2012-08-31
A realization about one bit of test-driven development
One of the standard pieces of instruction for TDD is that when you are about to do some coding you should not just write the tests before the code but you should also run the tests and see them fail before starting on the real code. You can find this cycle described in a lot of places; write test, run test, see the failure, write the code, run the test, see the test pass, feel good (monkey got a pellet, yay). Running tests that you knew were going to fail always struck me as stupidly robotic behavior, so even when I wrote tests before my code (eg, to try out my APIs) I skipped that step.
Recently I came to a realization about why this is actually a sensible thing to do (at least sometimes). The important thing about seeing your test fail first is it verifies that your code change is what made the test pass.
(This is partly a very basic check that your test is at least somewhat correct and partly a check on the code change itself.)
Sometimes this is a stupid thing to verify because it's already clear
and obvious. If you're adding a new doWhatever() method, one that
didn't exist before, and calling it from the test, then your code change
is clearly responsible for the test succeeding (at least in pretty much
any sane codebase; your mileage may vary if you have complex inheritance
trees or magic metaprogramming that catches undefined methods and so
on).
But not all changes are like that. Sometimes you're making a subtle change deep in the depths of existing code. This is where you most want to verify that the code is behaving as you expect even before you make your modification; in other words, that the tests you expect to fail and that should fail do indeed fail. Because if a test already passes even before your code change, you don't understand the existing code as well as you thought and it's not clear what your change actually does. Maybe it does nothing and is redundant; maybe it does something else entirely than what you thought (if you have good test coverage, it's at least nothing visibly damaging).
(Alternately, your test itself has a problem and isn't actually testing what you think it is.)
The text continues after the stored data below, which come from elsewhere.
`src/rtl/pipe_clk_pkg.sv`:
```
// Shared rate codes, FSM state encoding and one-hot clock-select constants for the PIPE PCLK controller.
package pipe_clk_pkg;

  localparam logic [1:0] RATE_GEN1 = 2'd0;
  localparam logic [1:0] RATE_GEN2 = 2'd1;
  localparam logic [1:0] RATE_GEN3 = 2'd2;

  localparam logic [2:0] CLK_SEL_NONE = 3'b000;
  localparam logic [2:0] CLK_SEL_125  = 3'b001;
  localparam logic [2:0] CLK_SEL_250  = 3'b010;
  localparam logic [2:0] CLK_SEL_500  = 3'b100;

  typedef enum logic [1:0] {
    ST_IDLE = 2'd0,
    ST_QUAL = 2'd1,
    ST_GAP  = 2'd2,
    ST_SEL  = 2'd3
  } pclk_state_e;

  function automatic logic rate_legal(input logic [1:0] code, input logic gen3_en);
    return (code == RATE_GEN1) || (code == RATE_GEN2) || (gen3_en && (code == RATE_GEN3));
  endfunction

  function automatic logic [2:0] rate_onehot(input logic [1:0] code);
    case (code)
      RATE_GEN2: return CLK_SEL_250;
      RATE_GEN3: return CLK_SEL_500;
      default:   return CLK_SEL_125;
    endcase
  endfunction

endpackage

```
`src/rtl/pipe_pclk_ctrl_if.sv`:
```
// Lane rate requests / lock in, clock select and status out; no handshake, all levels.
interface pipe_pclk_ctrl_if #(parameter int LANES = 8);

  logic [2*LANES-1:0] lane_rate_req;
  logic [LANES-1:0]   lane_active;
  logic               mmcm_locked;
  logic [2:0]         clk_sel;
  logic [1:0]         cur_rate;
  logic               switching;
  logic               rate_mismatch;
  logic [15:0]        switch_count;

  modport master (
    output lane_rate_req, lane_active, mmcm_locked,
    input  clk_sel, cur_rate, switching, rate_mismatch, switch_count
  );

  modport slave (
    input  lane_rate_req, lane_active, mmcm_locked,
    output clk_sel, cur_rate, switching, rate_mismatch, switch_count
  );

endinterface

```
`src/rtl/pipe_pclk_ctrl_sync_bits.sv`:
```
// Per-bit flop-chain synchroniser; latency STAGES cycles, no backpressure.
module sync_bits #(
  parameter int WIDTH  = 1,
  parameter int STAGES = 2
) (
  input  logic             clk,
  input  logic             reset,
  input  logic [WIDTH-1:0] d,
  output logic [WIDTH-1:0] q
);

  (* ASYNC_REG = "TRUE", shreg_extract = "no" *) logic [WIDTH-1:0] sync_q [STAGES];

  always_ff @(posedge clk) begin
    if (reset) begin
      for (int i = 0; i < STAGES; i++) sync_q[i] <= '0;
    end else begin
      sync_q[0] <= d;
      for (int i = 1; i < STAGES; i++) sync_q[i] <= sync_q[i-1];
    end
  end

  assign q = sync_q[STAGES-1];

endmodule

```
`src/rtl/pipe_pclk_ctrl.sv`:
```
// PIPE PCLK rate controller: votes lane rate requests, qualifies, then glitch-free switches clk_sel via a gap.
// Latency: SYNC_STAGES + STABLE_CYCLES to gap start, GAP_CYCLES more to new select; no backpressure.
module pipe_pclk_ctrl
  import pipe_clk_pkg::*;
#(
  parameter int LANES         = 8,
  parameter int SYNC_STAGES   = 2,
  parameter int STABLE_CYCLES = 16,
  parameter int GAP_CYCLES    = 4,
  parameter int GEN3_EN       = 0
) (
  input logic              clk,
  input logic              reset,
  pipe_pclk_ctrl_if.slave  bus
);

  localparam logic [7:0] QUAL_LAST = 8'(STABLE_CYCLES - 1);
  localparam logic [3:0] GAP_LAST  = 4'(GAP_CYCLES - 1);

  logic [2*LANES-1:0] req_s;
  logic               lock_s;

  sync_bits #(.WIDTH(2*LANES), .STAGES(SYNC_STAGES)) u_sync_req (
    .clk   (clk),
    .reset (reset),
    .d     (bus.lane_rate_req),
    .q     (req_s)
  );

  sync_bits #(.WIDTH(1), .STAGES(SYNC_STAGES)) u_sync_lock (
    .clk   (clk),
    .reset (reset),
    .d     (bus.mmcm_locked),
    .q     (lock_s)
  );

  // lane_active is quasi-static, so it feeds the vote without synchronising.
  logic [1:0] vote_code;
  logic       vote_any;
  logic       vote_diff;
  logic       vote_ok;

  always_comb begin
    vote_code = RATE_GEN1;
    vote_any  = 1'b0;
    vote_diff = 1'b0;
    for (int i = 0; i < LANES; i++) begin
      if (bus.lane_active[i]) begin
        if (!vote_any) vote_code = req_s[2*i +: 2];
        else if (req_s[2*i +: 2] != vote_code) vote_diff = 1'b1;
        vote_any = 1'b1;
      end
    end
    vote_ok = vote_any && !vote_diff && rate_legal(vote_code, GEN3_EN != 0);
  end

  pclk_state_e state_q;
  logic [7:0]  qual_cnt_q;
  logic [3:0]  gap_cnt_q;
  logic [1:0]  target_q;
  logic [2:0]  clk_sel_q;
  logic [1:0]  cur_rate_q;
  logic        switching_q;
  logic        mismatch_q;
  logic [15:0] switch_count_q;

  always_ff @(posedge clk) begin
    if (reset) begin
      state_q        <= ST_IDLE;
      qual_cnt_q     <= '0;
      gap_cnt_q      <= '0;
      target_q       <= RATE_GEN1;
      clk_sel_q      <= CLK_SEL_125;
      cur_rate_q     <= RATE_GEN1;
      switching_q    <= 1'b0;
      mismatch_q     <= 1'b0;
      switch_count_q <= '0;
    end else begin
      mismatch_q <= vote_diff;
      case (state_q)
        ST_IDLE: begin
          if (vote_ok && (vote_code != cur_rate_q) && lock_s) begin
            target_q   <= vote_code;
            qual_cnt_q <= 8'd1;
            state_q    <= ST_QUAL;
          end
        end
        ST_QUAL: begin
          if (!vote_ok || (vote_code != target_q) || !lock_s) begin
            state_q <= ST_IDLE;
          end else if (qual_cnt_q >= QUAL_LAST) begin
            state_q     <= ST_GAP;
            gap_cnt_q   <= '0;
            clk_sel_q   <= CLK_SEL_NONE;
            switching_q <= 1'b1;
          end else begin
            qual_cnt_q <= qual_cnt_q + 8'd1;
          end
        end
        ST_GAP: begin
          // Losing lock mid-gap falls back to the safe 125 MHz buffer.
          if (!lock_s) begin
            clk_sel_q   <= CLK_SEL_125;
            cur_rate_q  <= RATE_GEN1;
            switching_q <= 1'b0;
            state_q     <= ST_IDLE;
          end else if (gap_cnt_q == GAP_LAST) begin
            clk_sel_q   <= rate_onehot(target_q);
            cur_rate_q  <= target_q;
            switching_q <= 1'b0;
            state_q     <= ST_SEL;
            if (switch_count_q != 16'hFFFF) switch_count_q <= switch_count_q + 16'd1;
          end else begin
            gap_cnt_q <= gap_cnt_q + 4'd1;
          end
        end
        ST_SEL:  state_q <= ST_IDLE;
        default: state_q <= ST_IDLE;
      endcase
    end
  end

  assign bus.clk_sel       = clk_sel_q;
  assign bus.cur_rate      = cur_rate_q;
  assign bus.switching     = switching_q;
  assign bus.rate_mismatch = mismatch_q;
  assign bus.switch_count  = switch_count_q;

endmodule

```
`src/flat_wrapper.sv`:
```
// flat-port wrapper written by rule: the top's interface ports become plain ports
module pipe_pclk_ctrl_flat import pipe_clk_pkg::*;
#(
  parameter int LANES         = 8,
  parameter int SYNC_STAGES   = 2,
  parameter int STABLE_CYCLES = 16,
  parameter int GAP_CYCLES    = 4,
  parameter int GEN3_EN       = 0
)
  (clk, reset, bus_lane_rate_req, bus_lane_active, bus_mmcm_locked, bus_clk_sel, bus_cur_rate, bus_switching, bus_rate_mismatch, bus_switch_count);
  pipe_pclk_ctrl_if #(.LANES(LANES)) bus_i ();
  input logic clk;
  input logic reset;
  input wire logic [$bits(bus_i.lane_rate_req)-1:0] bus_lane_rate_req;
  input wire logic [$bits(bus_i.lane_active)-1:0] bus_lane_active;
  input wire logic [$bits(bus_i.mmcm_locked)-1:0] bus_mmcm_locked;
  output wire logic [$bits(bus_i.clk_sel)-1:0] bus_clk_sel;
  output wire logic [$bits(bus_i.cur_rate)-1:0] bus_cur_rate;
  output wire logic [$bits(bus_i.switching)-1:0] bus_switching;
  output wire logic [$bits(bus_i.rate_mismatch)-1:0] bus_rate_mismatch;
  output wire logic [$bits(bus_i.switch_count)-1:0] bus_switch_count;
  assign bus_i.lane_rate_req = bus_lane_rate_req;
  assign bus_i.lane_active = bus_lane_active;
  assign bus_i.mmcm_locked = bus_mmcm_locked;
  assign bus_clk_sel = bus_i.clk_sel;
  assign bus_cur_rate = bus_i.cur_rate;
  assign bus_switching = bus_i.switching;
  assign bus_rate_mismatch = bus_i.rate_mismatch;
  assign bus_switch_count = bus_i.switch_count;
  pipe_pclk_ctrl #(.LANES(LANES), .SYNC_STAGES(SYNC_STAGES), .STABLE_CYCLES(STABLE_CYCLES), .GAP_CYCLES(GAP_CYCLES), .GEN3_EN(GEN3_EN)) u_core (.clk(clk), .reset(reset), .bus(bus_i));
endmodule
```
`config.mk`:
```
export PLATFORM = sky130hd
export DESIGN_NAME = pipe_pclk_ctrl_flat
export DESIGN_NICKNAME = d
export VERILOG_FILES = /design/src/rtl/pipe_clk_pkg.sv /design/src/rtl/pipe_pclk_ctrl_if.sv /design/src/rtl/pipe_pclk_ctrl_sync_bits.sv /design/src/rtl/pipe_pclk_ctrl.sv /design/src/flat_wrapper.sv
export SDC_FILE = /design/constraint.sdc
export NUM_CORES = 1
export LEC_CHECK = 0
export ABC_AREA = 1
export BUFFER_PORTS_ARGS = -buffer_cell sky130_fd_sc_hd__buf_2
export CAP_MARGIN = 20
export CORE_MARGIN = 2
export CORE_UTILIZATION = 48
export DETAILED_ROUTE_END_ITERATION = 16
export PLACE_DENSITY = 0.69
export RECOVER_POWER = 100
export SYNTH_ARGS = -nofsm -noshare
export SYNTH_HDL_FRONTEND = slang
export SYNTH_SLANG_ARGS = --single-unit
```
`constraint.sdc`:
```
create_clock -name clk -period 2.6 [get_ports clk]
set_input_delay 0 -clock clk [delete_from_list [all_inputs] [get_ports clk]]
set_output_delay 0 -clock clk [all_outputs]
set_load 0.02 [all_outputs]
```
=== Word-level counts from Yosys, hierarchy flattened ===
Memory sizes are Yosys's and may differ from the RTL's.
Cells that the tools add are included.

* Memories kept: 2
* Bits in writable memories: 34
* Output and inout port bits: 23
* Bits in registers: 39

* Bitwise logic cells: 4
* Reduce and logical (&&, ||, !) cells: 21
* Add/sub/neg operators: 3
* Muxes and demuxes: 79
* Equal/unequal tests: 26
* $lt $le $gt $ge: 1

{| class="wikitable"
|+ Memories
! memory !! depth !! width !! rd ports !! clocked after Yosys merged registers in !! wr ports !! RTL line !! text
|-
| u_core.u_sync_req.sync_q || 2 || 16 || 2 || 0 || 2 || pipe_pclk_ctrl_sync_bits.sv:12 || <nowiki>(* ASYNC_REG = "TRUE", shreg_extract = "no" *) logic [WIDTH-1:0] sync_q [STAGES];</nowiki>
|-
| u_core.u_sync_lock.sync_q || 2 || 1 || 2 || 0 || 2 || pipe_pclk_ctrl_sync_bits.sv:12 ||
|}

{| class="wikitable"
|+ Operator list
! kind !! count
|-
| 2-bit 2-to-1 mux || 22
|-
| 1-bit 2-to-1 mux || 38
|-
| 16-bit 2-to-1 mux || 2
|-
| 8-bit 2-to-1 mux || 3
|-
| 2-bit != test || 9
|-
| 16-bit by 1-bit adder with 16-bit output, second input constant || 1
|-
| 4-bit 2-to-1 mux || 4
|-
| 16-bit != test, second input constant || 1
|-
| 8-bit one-hot mux with 2 select lines || 1
|-
| 3-bit 2-to-1 mux || 4
|-
| 3-bit one-hot mux with 2 select lines || 2
|-
| 4-bit AND reduction || 3
|-
| 8-bit by 1-bit adder with 8-bit output, second input constant || 1
|-
| 8-bit by 4-bit >= comparator with 1-bit output, second input constant || 1
|-
| 2-bit != test, second input constant || 4
|-
| 2-bit one-hot mux with 4 select lines || 1
|-
| 4-bit one-hot mux with 2 select lines || 1
|-
| 2-bit by 1-bit equality test with 1-bit output, second input constant || 3
|-
| 2-bit equality test, second input constant || 3
|-
| 2-bit by 1-bit != test with 1-bit output, second input constant || 3
|-
| 5-bit AND reduction || 1
|-
| 4-bit by 1-bit adder with 4-bit output, second input constant || 1
|-
| 4-bit by 2-bit equality test with 1-bit output, second input constant || 1
|-
| 1-bit logical AND || 4
|-
| other kinds (10) || 20
|}

=== Depth between registers and ports, before layout ===
Gate-level depths: netlist of run 1.

* Depth after elaboration: 31
* Depth in mapped cells: 21
* Depth with buffers taken out: 21

=== By module ===
From an unflattened synthesis of run 1, not the netlist that was laid out.

* Cell total of the unflattened synthesis: 536
* Area, all modules: 3706.1 µm²

{| class="wikitable"
|+ By module, submodules not included
! module !! cells an instance !! area each (µm²) !! instances
|-
| pipe_pclk_ctrl || 415 || 2616.3 || 1
|-
| sync_bits (u_core.u_sync_req) || 115 || 1034.7 || 1
|-
| sync_bits (u_core.u_sync_lock) || 6 || 55.1 || 1
|}

=== Worst setup path before layout of run 1 ===
No wires, ideal clock.

* Path kind: register to register
* Start point: reg u_core.state_q[0]
* End point: reg u_core.switch_count_q[15] (netlist: u_core.bus.switch_count[15])
* Setup slack: 462 ps
* Library setup time: 128 ps
* Cell stages (with the launch flop): 13
* Data arrival time: 2011 ps
* Path buffers: 0
* Path through: dfxtp_1 inv_1 ha_1 nand2_1 nor2_1 nand2_1 inv_1 nand4_1 or2_2 nor3_2 nand4_1 xor2_1 nor2_1

* Longest elaborated chain between the ends: 2

{| class="wikitable"
|+ Ends and longest elaborated chain
! item !! RTL line !! text
|-
| start: declaration || pipe_pclk_ctrl.sv:57 || <nowiki>pclk_state_e state_q;</nowiki>
|-
| start signal: assignment || pipe_pclk_ctrl.sv:69 || <nowiki>state_q <= ST_IDLE;</nowiki>
|-
| start signal: assignment || pipe_pclk_ctrl.sv:85 || <nowiki>state_q <= ST_QUAL;</nowiki>
|-
| start signal: assignment || pipe_pclk_ctrl.sv:90 || <nowiki>state_q <= ST_IDLE;</nowiki>
|-
| 2-bit equality test || pipe_pclk_ctrl.sv:80 || <nowiki>case (state_q)</nowiki>
|-
| 4-bit AND reduction (no source line) || - ||
|-
| end signal: assignment || pipe_pclk_ctrl.sv:112 || <nowiki>if (switch_count_q != 16'hFFFF) switch_count_q <= switch_count_q + 16'd1;</nowiki>
|-
| end: declaration || pipe_pclk_ctrl.sv:65 || <nowiki>logic [15:0] switch_count_q;</nowiki>
|}

Every way passes these cells.
A chain may end at the register's enable or synchronous reset.

=== Final worst setup path of run 1 ===
Same ends and word-level chain as after synthesis.

==> results of run 1 <==
[flip-flops by register name (all words and copies together) (netlist names)]
signal,cells
u_core.bus.switching,1
u_core.u_sync_req.sync_q,32
u_core.gap_cnt_q,4
u_core.bus.clk_sel,3
u_core.state_q,2
u_core.u_sync_lock.sync_q,2
u_core.qual_cnt_q,8
u_core.target_q,2
u_core.bus.cur_rate,2
u_core.bus.switch_count,16
u_core.bus.rate_mismatch,1
[metal layers]
metal / vias up / GRT usage / wire [µm]
met1: 1436 / 0.233 / 3590
met5: - / 0 / 0
li1: 1732 / - / -
met4: 0 / 0.0910 / 162
met2: 80 / 0.317 / 3370
met3: 13 / 0.0376 / 298
[how the worst max path moves through the flow]
stage                                  endpoint  cells past startpoint
CTS                 u_core.bus.switch_count[15]                     12
floorplan           u_core.bus.switch_count[15]                     12
global placement    u_core.bus.switch_count[15]                     12
finish              u_core.bus.switch_count[15]                     12
detailed placement  u_core.bus.switch_count[15]                     12
global route               u_core.qual_cnt_q[0]                     19
[cell usage in the layout, fill, tap and decap left out, types with 11 or more instances in the layout]
cell type,instances
dfxtp_1,73
nand3_1,32
inv_1,88
dlygate4sd3_1,17
clkbuf_1,26
nor2_2,12
buf_2,24
nor2_1,76
a21oi_1,25
o21ai_0,13
clkbuf_8,11
nand2_1,113
[layout make-up]
cell class	instances	area, µm²
fill	691	2970
sequential	73	1460
tap	99	124
timing repair buffer	67	392
multi-input combinational	341	1750
clock buffer	12	155
inverter	94	359
clock inverter	4	51.3
[power by group through the flow]
stage               combinational [mW]  sequential [mW]  clock [mW]
floorplan                        0.404             1.26           0
global placement                 0.529             1.24           0
detailed placement               0.538             1.24           0
CTS                              0.561             1.22       0.924
global route                     0.624             1.23       0.965
finish                           0.547             1.22       0.894
[kinds of logic after synthesis]
logic type,count (synthesis)
AND/OR/NAND/NOR,277
XOR/XNOR,6
flip-flops,73
AO/OA/AOI/OAI,50
buffers and inverters,103
adder cells (fa/ha/maj),8
[Yosys cell counts]
cell,instances,area (µm²)
nand2_2,3,18.8
nor2_1,76,285
clkbuf_1,7,26.3
o21ai_4,1,16.3
o21ai_0,13,65.1
a21boi_2,1,11.3
buf_1,1,3.75
o221a_2,1,11.3
nor4_1,1,6.26
o21ai_2,1,8.76
o21ai_1,1,5.00
inv_1,89,334
a21oi_2,3,26.3
o22ai_1,1,6.26
inv_2,2,7.51
nand3b_1,5,37.5
a21oi_1,25,125
or2_2,2,12.5
nand3_1,32,160
ha_1,8,100
clkinv_1,1,3.75
clkinv_2,1,5.00
nand3_2,8,80.1
nor3_2,2,20.0
clkinv_4,1,8.76
o21ba_2,1,10.0
xor2_1,4,35.0
dfxtp_1,73,1460
nand2_1,113,424
nand4_1,8,50.1
o21bai_1,1,7.51
nor2_2,12,75.1
xnor2_1,2,17.5
nor2_4,3,33.8
a21oi_4,1,16.3
nand2_4,2,22.5
nor3_1,8,40.0
buf_6,1,11.3
or3_1,1,6.26
nand4_2,1,12.5
[worst max-delay path: stages, from the launching register on]
cell	delay, ps
dfxtp_1	330
inv_1	80
ha_1	180
nand2_1	140
nor2_2	230
nand2_1	180
inv_2	130
nand4_1	120
or2_2	360
nor3_4	180
nand4_1	130
xor2_1	140
nor2_1	50
[repair_timing]
action / in CTS / in global routing
setup endpoints to repair: 0 / 3
resized for setup: 0 / 3
hold endpoints to repair: 17 / 0
hold buffers: 17 / 0
[metrics by stage]
stage	instance area, µm²	hold WS, ps	setup slack [ps]
2_1_floorplan	3610	107	462
3_3_place_gp	3940	205	232
3_5_place_dp	3940	206	103
4_1_cts	4320	184	81.6
5_1_grt	4290	247	16.2
6_report	4290	217	224
==> key figures, run 1 <==
STA
  – Final hold violations: 0
  – Max_slew headroom: 0.568
  – RSZ-0062 raised after global routing: false
  – Final Max Tran Viols: 0
  – Final setup fails: 0
  – Setup TNS: 0 ps
  – Fin crit period: 2380 ps
  – Final Skew: 5.37 ps
  – Worst Tran Pin Value: 648 ps
  – Final Cycle Share: 0.914
  – Max Fclk: 421 MHz

Place
  – HPWL reported at the end of detailed placement: 5.36 mm
  – Post-placement cell count: 657
  – PortBufs: 49
  – RePlAce Congestion: 0.856

Finish
  – Area Overhead vs Synth: 18.8%
  – Ratio of cells with drive above 1 in the final layout: 0.147
  – Ant. Diodes: 0
  – Nets: 621
  – Final Util: 0.591
  – Non-Filler Instances: 690

Global route
  – Number of global-route vias before repair: 3052
  – Grt total ovfl: 0
  – First-pass GRT wire length: 12.9 mm
  – GRT Total Usage: 0.190
  – Antenna violations before repair: 0
  – Largest net degree at the start of global routing: 53

Logic synthesis
  – Synth Area in Compound Gates: 0.0856
  – Sequential area share after synthesis: 0.405
  – Yosys cell types: 40
  – Yosys warnings: 0
  – Synth Area in Adders: 0.0277
  – Register bit count reported by yosys: 73
  – Multiplexer area fraction after synthesis: 0
  – Mapped Area: 0.00361 mm²
  – Mapped Avg Cell Area: 6.98 µm²
  – Largest family of logic cells by synthesized area: simple AND/OR/NAND/NOR gates
  – Simple-gate share of the synthesized area: 0.356
  – Net Count, Synth: 552
  – Xor and xnor area share after synthesis: 0.0146
  – Cell count after synthesis: 517

Floorplan
  – I/O Pins: 50
  – Rows: 31
  – Initial Util: 0.497
  – Die X: 90.7 µm
  – Core Area: 0.00725 mm²
  – Total die area: 0.00823 mm²
  – Die height: 90.7 µm

Drt
  – Total number of vias: 3261
  – Pre-Repair DR Iteration Count: 5
  – Post-route ant nets: 0
  – Routed len/inst: 10.8 µm
  – DRC: 0
  – Via density: 4.73
  – DRT iter0 DRCs: 127
  – DRT Wirelength: 7.42 mm

Clock network
  – CTS Buffer Depth: 2
  – Htree depth: 3
  – Clock transition at path regs: 70 ps
  – Clock network latency to the later pin of the worst-skew pair: 340 ps
  – Clock sink total: 73
  – Post-CTS Setup Repair Bufs: 0
  – Num CTS Buffers: 9
  – CTS Root Cell: clkbuf_8
  – CTS tree: yes

Power
  – Power Internal: 1.87 mW
  – Pwr per Cell Area: 620 mW/mm²
  – Total power: 2.66 mW
  – Reg power frac: 0.458
  – P_leak: 1.96 nW
  – Peak supply drop: 243 µV
  – Combinational power share: 0.206
  – Net switching power: 789 µW
  – Clock share of power: 0.336
  – Sw frac: 0.297

Critical path
  – Worst r2r dst: u_core.bus.switch_count[15]
  – Worst setup startpoint: u_core.state_q[0]
  – CP required: 2810 ps
  – Setup slack, reg-to-reg: 220 ps
  – Critical path class: flop to flop
  – Worst-case reg-to-reg path depth: 12
  – Worst setup EP type: flop
  – WP data arrival: 2590 ps
  – FF-to-FF Start: u_core.state_q[0]
  – Worst Setup Start Kind: flop
  – Worst-path fanout max: 7

Min path
  – HP Start: bus_lane_active[7]
  – WHS Endpoint: u_core.target_q[0]
  – Hold depth: 5
  – Hold Crit Class: primary input to flop

Job
  – Max cap viols: 0

Outcome
  – Status: completed
Note: power is estimated with default switching activity, not from simulation.
==> inputs of run 2 (changes only) <==
CTS_BUF_LIST = sky130_fd_sc_hd__clkbuf_4   (was default)
==> run 2 against run 1 <==
Net effect: cell count is the same; core utilization is 0.79 points lower; critical path type unchanged; sequential power is essentially flat; hold slack worse by 63 ps; sequential cell count did not move; register-to-register slack gained 20 ps; setup slack gained 16 ps; non-clock buffer count stayed put; via count is 0.61% lower.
There's a spectrum between the two extremes, of course. I'm not sure where most of my code falls on it and I still don't like the robotic nature of routinely running tests that you expect to fail, but this realization has at least given me something to think about.
2012-08-24
The theoretical right way to check if an account is in a Unix group
If you are checking once to see if an account is in a group, there is a simple and obvious approach (omitting some details):
grp = getgrnam(GRPNAME);
getgrouplist(pwent->pw_name, pwent->pw_gid, &groups, &ngroups);
for (i = 0; i < ngroups; i++) {
if (groups[i] == grp->gr_gid)
return 1;
}
There is just one problem
with this: on many systems, getgrouplist() will re-scan and
re-parse /etc/group every time you call it. If you call it only
once or twice this usually doesn't matter. If you call it a lot,
this matters a lot (especially if /etc/group is big).
In theory, the better check is simple. Instead of getting the login's
group list and seeing if the group's GID is in there, you work the other
way around: you get the group's membership (as part of getting the group
entry itself) and then see if the login either has the group's GID as
it's primary group or appears on the list of group members. This avoids
(repeatedly) parsing all of /etc/group, especially if you cache the
group entry for the group you care about.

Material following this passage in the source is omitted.